Note that virtual functions and virtual base classes are two entirely different concepts, even though they share the same keyword.
Here’s the above example with a virtual function:
class Base
{
protected:
public:
virtual const char* GetName() { return "Base"; }
};
class Derived: public Base
{
public:
virtual const char* GetName() { return "Derived"; }
};
int main()
{
Derived cDerived;
Base &rBase = &cDerived;
cout << "rBase is a " << rBase.GetName() << endl;
return 0;
}
This example prints the result:
rBase is a Derived
Because rBase is a pointer to the Base portion of a Derived object, when rBase.GetName() is evaluated, it would normally resolve to Base::GetName(). However, Base::GetName() is virtual, which tells the program to go look and see if there are any more-derived versions of the function available. Because the Base object that rBase is pointing to is actually part of a Derived object, the program will check every inherited class between Base and Derived and use the most-derived version of the function that it finds. In this case, that is Derived::GetName()!

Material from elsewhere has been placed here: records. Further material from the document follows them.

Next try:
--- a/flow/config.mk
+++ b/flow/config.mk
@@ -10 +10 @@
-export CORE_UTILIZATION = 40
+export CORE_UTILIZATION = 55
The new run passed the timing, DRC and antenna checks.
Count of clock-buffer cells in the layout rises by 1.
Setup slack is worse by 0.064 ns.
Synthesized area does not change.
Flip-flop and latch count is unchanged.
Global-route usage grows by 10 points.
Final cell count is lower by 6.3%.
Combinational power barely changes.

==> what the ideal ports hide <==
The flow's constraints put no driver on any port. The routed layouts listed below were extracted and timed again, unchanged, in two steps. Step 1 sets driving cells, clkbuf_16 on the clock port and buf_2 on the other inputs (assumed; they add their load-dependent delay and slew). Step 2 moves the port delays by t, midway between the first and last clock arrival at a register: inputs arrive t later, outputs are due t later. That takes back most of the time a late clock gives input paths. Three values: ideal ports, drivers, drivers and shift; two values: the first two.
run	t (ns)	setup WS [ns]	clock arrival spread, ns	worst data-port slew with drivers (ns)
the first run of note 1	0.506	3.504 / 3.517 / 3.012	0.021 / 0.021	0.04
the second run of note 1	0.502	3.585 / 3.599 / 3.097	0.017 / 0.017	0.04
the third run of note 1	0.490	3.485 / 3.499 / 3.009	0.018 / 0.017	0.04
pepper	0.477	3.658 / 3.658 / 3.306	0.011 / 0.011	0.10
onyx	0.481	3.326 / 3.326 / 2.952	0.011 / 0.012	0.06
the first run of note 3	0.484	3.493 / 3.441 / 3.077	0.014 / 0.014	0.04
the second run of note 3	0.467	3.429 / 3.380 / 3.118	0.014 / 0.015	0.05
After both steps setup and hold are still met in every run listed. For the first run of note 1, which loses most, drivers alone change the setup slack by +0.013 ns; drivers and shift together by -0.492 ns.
What follows belongs to an exercise in optimizing a design on an open flow for small area; a production flow would make more cautious choices. The RTL was checked by simulation tests, not by an equivalence proof against the original design.

==> inputs of violet <==
==> flow/design.v (excerpt) <==
module filter(
  input                clk         ,
  input                reset       ,
  input                sample_en   ,
  input signed [11:0]  filter_in   ,
  input [15:0]         coefdata    ,
  input                coefdata_en ,
  output signed [11:0] filter_out  ,
  output               out_valid
  );
  wire start = sample_en & ~coefdata_en;
  reg        busy;       
  reg        run;        
  reg  [5:0] s;          
  reg  [5:0] kk;         
  reg  [5:0] gd;         
  reg  [3:0] tj;         
  reg  [2:0] ta;
  reg  [5:0] f;          
  reg  [5:0] nsamp;      
  reg        pend;       
  reg  [3:0] v;          
  reg [11:0] out_reg;
  reg        valid_reg;
  reg [15:0] cr [0:60];
  reg [15:0] e  [0:3];
  wire       vany  = |v;
  wire       gapok = (kk == 6'd0)  | (kk == 6'd5)  | (kk == 6'd10) | (kk == 6'd15) |
                     (kk == 6'd20) | (kk == 6'd25) | (kk == 6'd30) | (kk == 6'd35) |
                     (kk == 6'd40) | (kk == 6'd45) | (kk == 6'd50) | (kk == 6'd55) |
                     (kk == 6'd60);
  wire       insc  = gapok & (vany | coefdata_en);
  wire [15:0] newc = v[3] ? e[3] : v[2] ? e[2] : v[1] ? e[1] : v[0] ? e[0] : coefdata;
  integer i;
  always @(posedge clk) begin
    for (i = 0; i < 60; i = i + 1) cr[i] <= cr[i+1];
    cr[60] <= cr[0];
    if (insc) begin
      for (i = 0; i < 12; i = i + 1)
        if (kk == 5 * i) cr[59 - 5 * i] <= newc;
      if (kk == 6'd60) cr[60] <= newc;
    end
    e[0] <= coefdata; e[1] <= e[0]; e[2] <= e[1]; e[3] <= e[2];
  end
  reg [11:0] dr [0:60];
  reg [11:0] xb;
  wire insd = pend & (gd == 6'd0);
  always @(posedge clk) begin
    for (i = 0; i < 60; i = i + 1) dr[i] <= dr[i+1];
  ...
==> flow/config.mk <==
export PLATFORM = sky130hd
export DESIGN_NAME = filter
export DESIGN_NICKNAME = filter
export VERILOG_FILES = /design/flow/design.v
export SDC_FILE = /design/flow/constraint.sdc
export NUM_CORES = 4
export LEC_CHECK = 0
export CAP_MARGIN = 0
export CORE_MARGIN = 2
export CORE_UTILIZATION = 65
export CTS_BUF_LIST = sky130_fd_sc_hd__clkbuf_16
export CTS_CLUSTER_DIAMETER = 90
export CTS_CLUSTER_SIZE = 28
export SLEW_MARGIN = 0
export SYNTH_HIERARCHICAL = 1
export SYNTH_MINIMUM_KEEP_SIZE = 0
==> flow/constraint.sdc <==
create_clock -name core_clock -period 50.0 [get_ports {clk}]
set_input_delay 10.0000 -clock core_clock [delete_from_list [all_inputs] [get_ports {clk}]]
set_output_delay 10.0000 -clock core_clock [all_outputs]
set_load 0.01 [all_outputs]
standard.sh (not shown) runs the stock make flow with config.mk's settings and CLKGATE_MAP_FILE= SYNTH_SCRIPT=/design/flow/synth_recipe.tcl, a recipe that flattens the netlist after the stock synthesis.
==> flow/flow/run.sh <==
#!/bin/bash
# Layout flow: the standard flow (standard.sh, ORFS) with three ORFS settings
# changed; its output goes to standard.log, ORFS's own logs to orfs/logs/.
#  - REMOVE_ABC_BUFFERS=1: drop the buffers that ABC put on high-fanout nets
#    (the clock period is long; repair_design adds back any that are needed)
#  - port buffers of the smallest buffer cell
#  - clock tree without dummy loads
set -eo pipefail
bash standard.sh \
  REMOVE_ABC_BUFFERS=1 \
  "BUFFER_PORTS_ARGS=-buffer_cell sky130_fd_sc_hd__buf_1" \
  "CTS_ARGS=-sink_clustering_enable -repair_clock_nets -sink_clustering_size 28 -sink_clustering_max_diameter 90 -buf_list sky130_fd_sc_hd__clkbuf_16 -dont_use_dummy_load" \
  finish > standard.log 2>&1
==> inputs of ember, as changes to violet <==
==> flow/run.sh (new file) <==
#!/bin/bash
# synth_recipe.tcl (not shown) runs the flow's synth.tcl, then flattens the netlist and writes it again
# the make line also repeats each setting of config.mk as NAME=value (left out here)
make -C /OpenROAD-flow-scripts/flow DESIGN_CONFIG=/design/flow/config.mk WORK_HOME=/design/flow/orfs CLKGATE_MAP_FILE= SYNTH_SCRIPT=/design/flow/synth_recipe.tcl finish
--- a/flow/config.mk
+++ b/flow/config.mk
@@ -5,12 +5,13 @@
 export SDC_FILE = /design/flow/constraint.sdc
 export NUM_CORES = 4
 export LEC_CHECK = 0
-export CAP_MARGIN = 0
+export ABC_AREA = 1
+export CAP_MARGIN = 20
 export CORE_MARGIN = 2
 export CORE_UTILIZATION = 65
 export CTS_BUF_LIST = sky130_fd_sc_hd__clkbuf_16
 export CTS_CLUSTER_DIAMETER = 90
 export CTS_CLUSTER_SIZE = 28
-export SLEW_MARGIN = 0
+export SLEW_MARGIN = 20
 export SYNTH_HIERARCHICAL = 1
 export SYNTH_MINIMUM_KEEP_SIZE = 0
removed: flow/flow/run.sh
removed: flow/standard.sh
==> notes.md <==
metric                                                                 ember        violet
Clock-cell share                                                      0.0412        0.0361
Global-route track usage on met3                                      0.0267        0.0273
Proportion of netlist area held by the largest area contributor        0.709         0.710
Worst slew margin relative to its limit                                0.314         0.228
Area taken by flip-flops and latches                              37800 um^2    37800 um^2
Global placer's final weighted congestion                              0.901         0.856
Mean routed wirelength per cell                                      18.0 um       18.9 um
Die outline area                                                  80400 um^2    80300 um^2
Number of combinational gates with multiple inputs                      1699          1331
Slack of the worst reg-to-reg path                                  33.62 ns      32.21 ns
Total instance count after detailed placement                           4947          4395
Status                                      no timing/DRC/antenna violations  no timing/DRC/antenna violations
Area share of fa/ha/maj cells after synthesis                         0.0885        0.0888
Global Route met1 Usage                                                0.331         0.304
Total of clock buffers placed in the layout                               79            78
Final Critical Period                                               16.38 ns      17.79 ns

## what the ideal ports hide
In the flow no input, the clock included, has a driving cell. The finished layouts below were timed again as built, in two steps. Step 1 (the two cells are an assumption about what drives the block):
set clk [get_ports {clk}]
set_driving_cell -lib_cell sky130_fd_sc_hd__clkbuf_16 $clk
set_driving_cell -lib_cell sky130_fd_sc_hd__buf_2 [delete_from_list [all_inputs] $clk]
Step 2, shift: input delay + t, output delay - t, t = (earliest + latest rising clock arrival at the registers) / 2. This alone moves slack from input paths to output paths. Slacks: no drivers / after step 1 / after step 2; pairs: no drivers / after step 1.
run | t, ns | setup slack, ns | worst setup path at the end | worst data-port slew with drivers (ns) | pins driven straight from the clock port
violet | 0.692 | 32.207 / 32.207 / 32.207 | register to register | 0.06 | 1
ember | 0.730 | 33.625 / 33.625 / 33.625 | register to register | 0.07 | 1
After both steps setup and hold are still met in every run listed.
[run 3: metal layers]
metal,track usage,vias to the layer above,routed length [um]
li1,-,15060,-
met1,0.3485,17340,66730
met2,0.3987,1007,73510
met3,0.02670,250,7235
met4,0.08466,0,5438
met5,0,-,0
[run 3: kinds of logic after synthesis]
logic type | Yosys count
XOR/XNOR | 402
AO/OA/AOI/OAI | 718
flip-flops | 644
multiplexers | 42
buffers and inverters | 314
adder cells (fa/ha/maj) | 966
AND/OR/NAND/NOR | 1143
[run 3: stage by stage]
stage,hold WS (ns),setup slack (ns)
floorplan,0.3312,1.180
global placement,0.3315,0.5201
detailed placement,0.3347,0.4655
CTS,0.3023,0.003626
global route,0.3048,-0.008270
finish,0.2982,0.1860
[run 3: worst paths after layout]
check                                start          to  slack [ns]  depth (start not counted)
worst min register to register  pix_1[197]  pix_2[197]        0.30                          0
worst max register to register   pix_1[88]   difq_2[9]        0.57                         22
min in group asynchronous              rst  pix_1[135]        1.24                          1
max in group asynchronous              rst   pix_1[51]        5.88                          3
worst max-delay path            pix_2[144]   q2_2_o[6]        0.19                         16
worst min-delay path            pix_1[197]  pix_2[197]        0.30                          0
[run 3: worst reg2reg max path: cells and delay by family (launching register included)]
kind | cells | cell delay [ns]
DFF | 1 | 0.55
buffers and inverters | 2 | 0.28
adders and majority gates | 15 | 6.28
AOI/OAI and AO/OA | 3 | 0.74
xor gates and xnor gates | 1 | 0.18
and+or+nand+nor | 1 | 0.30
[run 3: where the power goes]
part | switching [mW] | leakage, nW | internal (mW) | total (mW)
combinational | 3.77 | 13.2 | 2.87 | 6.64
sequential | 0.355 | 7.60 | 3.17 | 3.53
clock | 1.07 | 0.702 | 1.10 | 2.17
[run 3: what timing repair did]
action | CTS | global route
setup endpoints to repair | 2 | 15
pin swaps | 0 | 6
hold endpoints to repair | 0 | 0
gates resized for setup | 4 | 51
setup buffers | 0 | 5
This design comes from an exercise in tuning for small area, a short achievable clock period and few clock cycles per item on the open sky130 flow, not from production work. RTL that was checked went through simulation tests only; none was proved equivalent to the original. Power is estimated from default activity; no workload was simulated.

== gamma ==
Design simple_cpu_top, start of the top module:
module simple_cpu_top #(
    parameter BIT_WIDTH = 16,
    parameter PROGRAM_FILE = "program.mem"
)(
    input wire clk,
    input wire rst_n,
    input wire start,
    input wire [BIT_WIDTH-1:0] operand_a,
    input wire [BIT_WIDTH-1:0] operand_b,
    output wire [BIT_WIDTH-1:0] result,
    output wire done
);
For scale: about 17 flip-flops, about 3800 µm² of cells after synthesis.
export LEC_CHECK = 0
export CAP_MARGIN = 20
export CORE_MARGIN = 2
export CORE_UTILIZATION = 40
export SLEW_MARGIN = 20
export SYNTH_HIERARCHICAL = 1
export SYNTH_MINIMUM_KEEP_SIZE = 0
create_clock -name core_clock -period 5.0 [get_ports {clk}]
run.sh (not shown) runs the stock make flow with config.mk's settings and CLKGATE_MAP_FILE= SYNTH_SCRIPT=/design/flow/synth_recipe.tcl, a recipe that flattens the netlist after the stock synthesis.
STATUS run=gamma STAGES=ALL_DONE FINAL_CHECKS=FAILED CAUSE=setup timing
Changes in delta relative to gamma:
diff --git a/flow/design.v b/flow/design.v
--- a/flow/design.v
+++ b/flow/design.v
@@ -393,37 +393,52 @@
     mul_ao u111 (.g(w360), .p(w359), .ci(w379), .co(w380));
     wire w381;
     mul_ao u112 (.g(w362), .p(w361), .ci(w380), .co(w381));
     wire w382;
     mul_ao u113 (.g(w364), .p(w363), .ci(w381), .co(w382));
     wire w383;
-    mul_ao u114 (.g(w366), .p(w365), .ci(w382), .co(w383));
-    wire w384;
-    mul_ao u115 (.g(w368), .p(w367), .ci(w383), .co(w384));
+    mul_ao u114 (.g(w368), .p(w367), .ci(w366), .co(w383));
+    wire w384 = w367 & w365;
     wire w385;
-    mul_ao u116 (.g(w370), .p(w369), .ci(w384), .co(w385));
-    wire w386;
-    mul_ao u117 (.g(w372), .p(w371), .ci(w385), .co(w386));
+    mul_ao u115 (.g(w372), .p(w371), .ci(w370), .co(w385));
+    wire w386 = w371 & w369;
     wire w387;
-    mul_ao u118 (.g(w374), .p(w373), .ci(w386), .co(w387));
+    mul_ao u116 (.g(w370), .p(w369), .ci(w383), .co(w387));
+    wire w388 = w369 & w384;
+    wire w389;
+    mul_ao u117 (.g(w385), .p(w386), .ci(w383), .co(w389));
+    wire w390 = w386 & w384;
+    wire w391;
+    mul_ao u118 (.g(w374), .p(w373), .ci(w389), .co(w391));
+    wire w392 = w373 & w390;
+    wire w393;
+    mul_ao u119 (.g(w366), .p(w365), .ci(w382), .co(w393));
+    wire w394;
+    mul_ao u120 (.g(w383), .p(w384), .ci(w382), .co(w394));
+    wire w395;
+    mul_ao u121 (.g(w387), .p(w388), .ci(w382), .co(w395));
+    wire w396;
+    mul_ao u122 (.g(w389), .p(w390), .ci(w382), .co(w396));
+    wire w397;
+    mul_ao u123 (.g(w391), .p(w392), .ci(w382), .co(w397));
     assign p[0] = w1 ^ 1'b0;
     assign p[1] = w347 ^ 1'b0;
     assign p[2] = w349 ^ w348;
     assign p[3] = w351 ^ w375;
     assign p[4] = w353 ^ w376;
     assign p[5] = w355 ^ w377;
     assign p[6] = w357 ^ w378;
     assign p[7] = w359 ^ w379;
     assign p[8] = w361 ^ w380;
     assign p[9] = w363 ^ w381;
     assign p[10] = w365 ^ w382;
-    assign p[11] = w367 ^ w383;
-    assign p[12] = w369 ^ w384;
-    assign p[13] = w371 ^ w385;
-    assign p[14] = w373 ^ w386;
-    assign p[15] = w346 ^ w387;
+    assign p[11] = w367 ^ w393;
+    assign p[12] = w369 ^ w394;
+    assign p[13] = w371 ^ w395;
+    assign p[14] = w373 ^ w396;
+    assign p[15] = w346 ^ w397;
 endmodule
 module mul_fa (
     input wire x, y, z,
     output wire s, c
 );
     assign s = x ^ y ^ z;
==> comparison <==
Half-perimeter wire length after placement is higher on delta. Ran to the end and failed final checks on setup timing: delta. delta reports a higher overall die area than gamma does. delta vs gamma on non-clock buffer count: delta is the higher one. [compare] base=gamma new=delta: cell area after placement climbed 2.4%, register fraction of the total cell area comparable.
No run of this note included a check of the RTL's function; only the layout flow was run.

Let’s take a look at a slightly more complex example:
class A
{
public:
virtual const char* GetName() { return "A"; }
};
class B: public A
{
public:
virtual const char* GetName() { return "B"; }
};
class C: public B
{
public:
virtual const char* GetName() { return "C"; }
};
class D: public C
{
public:
virtual const char* GetName() { return "D"; }
};
int main()
{
C cClass;
A &rBase = cClass;
cout << "rBase is a " << rBase.GetName() << endl;
return 0;
}
What do you think this program will output?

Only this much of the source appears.